Chris Lowrey
SHAWVILLE June 4, 2018
The Shawville Rotary Club hosted a dinner and information session about the Shawville Hospital’s new dialysis unit.
About 40 people turned up to Café 349 for a scrumptious meal and a presentation by Pontiac Community Hospital (PCH) Foundation board member, Allan Dean, and Centre intégré de santé et de services sociaux de l’Outaouais Director of Nursing, Gail Ryan.
The presentation was kicked off by Dean, who extolled the work that’s been done by the Rotary Club to bring the dialysis unit to fruition.
The Rotary Club has raised $29,508 for the dialysis unit. The total cost of the project is upwards of $2.7 million, $659,626 of which was raised by the PCH Foundation.
“Everyone was amazed at the amount of money our small population has been able to raise,” Dean said.
The yearly operating costs are estimated at $949,000 per year. A $599,000 budget transfer from the Hull Hospital and $350,000 from the Ministry of Health and Social Services will cover the rest of the operational costs.
For those that are unclear what dialysis is, it’s a treatment for those who have suffered from kidney failure.
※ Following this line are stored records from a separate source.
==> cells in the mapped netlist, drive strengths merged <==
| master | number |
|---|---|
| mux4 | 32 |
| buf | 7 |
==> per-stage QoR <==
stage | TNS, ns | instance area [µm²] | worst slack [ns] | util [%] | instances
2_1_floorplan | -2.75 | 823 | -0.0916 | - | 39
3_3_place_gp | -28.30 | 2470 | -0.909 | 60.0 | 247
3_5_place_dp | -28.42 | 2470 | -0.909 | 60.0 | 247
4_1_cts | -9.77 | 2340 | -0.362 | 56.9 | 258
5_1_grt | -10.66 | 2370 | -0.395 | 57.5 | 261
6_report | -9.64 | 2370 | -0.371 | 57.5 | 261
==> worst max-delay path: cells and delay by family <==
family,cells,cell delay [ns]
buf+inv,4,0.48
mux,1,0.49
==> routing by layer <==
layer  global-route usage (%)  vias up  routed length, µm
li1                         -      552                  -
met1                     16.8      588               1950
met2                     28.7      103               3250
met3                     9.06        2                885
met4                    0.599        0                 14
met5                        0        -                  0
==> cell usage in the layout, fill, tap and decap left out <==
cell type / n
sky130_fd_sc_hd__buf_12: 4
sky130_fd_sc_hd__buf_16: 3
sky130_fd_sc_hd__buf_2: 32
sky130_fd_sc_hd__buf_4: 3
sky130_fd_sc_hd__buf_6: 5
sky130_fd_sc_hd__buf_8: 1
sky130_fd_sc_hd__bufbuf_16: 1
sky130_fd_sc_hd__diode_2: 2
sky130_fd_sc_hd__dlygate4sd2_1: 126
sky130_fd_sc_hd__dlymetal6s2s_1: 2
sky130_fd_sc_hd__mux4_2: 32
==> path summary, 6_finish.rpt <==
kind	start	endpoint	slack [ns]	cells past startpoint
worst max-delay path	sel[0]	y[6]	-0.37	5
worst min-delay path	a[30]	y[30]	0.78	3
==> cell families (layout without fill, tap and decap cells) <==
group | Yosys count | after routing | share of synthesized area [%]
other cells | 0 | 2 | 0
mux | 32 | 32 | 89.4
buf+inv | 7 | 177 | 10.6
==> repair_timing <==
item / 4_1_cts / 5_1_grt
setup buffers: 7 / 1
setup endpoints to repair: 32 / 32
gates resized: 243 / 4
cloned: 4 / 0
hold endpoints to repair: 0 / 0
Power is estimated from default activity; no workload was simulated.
The patient’s kidneys no longer process the waste products from the blood.
As a result, they need hemodialysis, which removes waste products and water from the blood.
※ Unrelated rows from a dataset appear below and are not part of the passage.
File: flow/run.sh
#!/bin/bash
# OpenROAD 26Q1-2900-gdf79404cd8, Yosys 0.63+post, stock flow scripts
make -C /OpenROAD-flow-scripts/flow DESIGN_CONFIG=/design/flow/config.mk WORK_HOME=/design/flow/orfs finish
File: flow/config.mk
export PLATFORM = sky130hd
export DESIGN_NAME = dllreset
export DESIGN_NICKNAME = dllreset
export VERILOG_FILES = /design/flow/design.v
export SDC_FILE = /design/flow/constraint.sdc
export NUM_CORES = 4
export LEC_CHECK = 1
export CORE_AREA = 10 10 70 70
export DIE_AREA = 0 0 80 80
File: flow/design.v
	module dllreset(clock,lock,reset,reset_ff);
	input	clock;		 
	input	lock;		 
	output	reset;		 
	output	reset_ff;	 
	reg [13:0]	cnt;
	wire		cnt_done;
	wire		clear;
	always @(posedge clock) begin
	if (clear)	cnt = 0;
	else	 	cnt = cnt+1;
	end
	assign cnt_done	= cnt[13];
	reg [3:0]	sr;
	always @(posedge clock) begin
	sr[3:0]	= {sr[2:0],cnt_done};
	end
	assign reset = |sr[3:1];	 
	assign clear = |sr[3:0] | cnt_done | lock;
	reg	reset_ff;	 
	always @(posedge clock) begin
	reset_ff	<= cnt_done | reset_ff;
	end
	endmodule
File: flow/constraint.sdc
current_design dllreset

set clk_period 1.9
set clk_io_pct 0.2

create_clock -name clk0 -period $clk_period [get_ports {clock}]

set non_clock_inputs [all_inputs -no_clocks]
set_input_delay [expr $clk_period * $clk_io_pct] -clock clk0 $non_clock_inputs
set_output_delay [expr $clk_period * $clk_io_pct] -clock clk0 [all_outputs]
==> results.cfg <==
; generated from flow reports
[run_status]
status = finished clean

[power]
p_leak_uw = 0.0002803
ir_worst_vdd_mv = 0.1450
powerDensity_nw_per_um2 = 744.2

[clock_tree]
postCtsSetupBuffers = 0
clock_latency_ns = 0.29
clockBufferDepth = 2
htreeDepth = 1
cts_hold_buf = 0
numCtsBuffers = 3
tritoncts = yes
clock_sinks = 19
cts_root_buf = clkbuf_4
ctsResizeCount = 0
clkTransAtPathRegs_ns = 0.09

[yosys]
synth_area_leader_cell = dfxtp_1
ys_sh_xor_pct = 3.684
yosysChipArea_sq_um = 713.2
top_logic_kind = simple AND/OR/NAND/NOR gates
seq_area_frac_synth_pct = 53.33
mappedNetlistArea_sq_um = 713.2
synth_flops = 19
simple_gate_area_share_pct = 26.32
synth.cellmix.compoundShare_pct = 9.825
synth_adder_area_share_pct = 1.754
top_area_share_pct = 53.33
top_cells_by_area = dfxtp_1 53%, or4_1 5.3%, nand3_1 4.9%
synth_stat.cells = 74
yosysUniqueCellTypes = 22
syn_area_per_cell_sq_um = 9.638
ys_warn_count = 1
syn_inst = 74
ys_sh_mux_pct = 2.807

[detailed_routing]
ant_nets = 0
n_antenna_cell = 0
wl_mm = 1.148
wl_met3_um = 8
met2_length_um = 537
drtPass1Iterations = 4
via_per_inst = 4.352
drc = 0
wire_per_inst_um = 8.969
top_layer_used = met4
wl_met1_um = 570
vias = 557
drtIter0Drc = 26

[worst_hold_path]
hold_path_class = flop to flop
hold_path_depth = 0
min_from = sr[0]
hold_end = sr[1]

[global_route]
grt_pass1_wl_mm = 1.980
grt_use_total_pct = 3.536
grt_max_degree = 16
antenna_found_initial = 0
grt_overflow = 0
grt_pass1_vias = 472

[worst_setup_path]
r2r_end = cnt[9]
r2r_cells = 3
crit_type = flop to output pin
path_max_fanout = 2
r2r_slack_ns = 0.36
rr_startpoint = cnt[2]
startpoint_type = flop
crit_path_end_kind = output pin
arrival_ns = 1.35
critPathRequiredTime_ns = 1.52

[final_timing]
tns_ns = 0
worst_slack_ns = 0.1718
worstMarginPinSlew_ns = 0.4336
final_max_slew_viol_count = 0
timing.final.crit_share_pct = 90.96
setup_viol = 0
finalHoldViolCount = 0
slew_headroom_pct = 71.01
fmax_ghz = 0.5786
skew_ns = 0.006091
rsz0062_at_grt = false
fin_crit_ns = 1.728

[floorplanning]
chip_area_sq_um = 6400
die_x_um = 80
boundaryPins = 4
rows = 21
core_area_sq_um = 3416
initCoreUtil_pct = 20.88
fp.dieH_um = 80

[flow_run]
cap_violations = 0
warning_count = 25

[placed_design]
pre_cts_slack_ns = 0.3823
dp_hpwl_um = 826
dp.cells = 124
place_congestion = 0.7687
port_buffers = 3

[layout]
drive_above_1_share_pct = 9.756
final_cells = 128
area_growth_pct = 17.37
Each treatment takes anywhere from two-and-a-half to five hours.
For those who suffer from kidney failure, their only option to get off of dialysis is a kidney transplant.
The dialysis unit will be housed in a former administrative unit at the hospital and Centre intégré de santé et de services sociaux de l’Outaouais (CISSSO) is hopeful the unit will be ready by late August or early September.
Contractors began work at the start of May.
“So far, it’s moving quite well,” Ryan said.
The unit will have the capacity to treat seven patients at once. Six of those stations are in the main area, while one other one will be isolated for patients who are suffering from illnesses like influenza.
Each patient is weighed before and after they come into the unit for treatment. This is done in order to evaluate whether the waste products are being adequately filtered out of the blood.
The scale used to weigh the patients can measure right down to the gram and is programmed according to each patient’s specifications.
Each patient will receive treatments three times per week, which means many people in the Pontiac will now be able to avoid the long drives into Gatineau.
The unit will be open six days per week and will have two groups of patients go through each day.
Capacity could eventually be increased from seven patients to 11. Ryan also said the unit could eventually have a capacity of 30 chairs.
Currently, CISSSO staff are in the process of recruiting staff for the unit. Ryan said that the usual ratio is one nurse for every four stations, but in Shawville’s case it will be one nurse for every three stations.
The on-site water treatment system will filter out any of the waste products before it is sent out of the hospital. The system has the capacity to handle 20 chairs in the unit.
Ryan said the unit will vastly improve the quality of life of those who are currently driving to and from Gatineau. She would know, after all, her mother has been receiving dialysis treatments for 12 years.
“It’s like doing a full day of work,” Ryan said. “The body is exhausted.”
She said the fact that residents won’t have to endure long stretches in a vehicle will make the treatments more bearable.
Not only will the addition of the dialysis unit help residents of the Pontiac, but Ryan said it will also help the hospital itself.
“To have another add-on to the services this hospital provides is so important to the longevity of the hospital,” she said.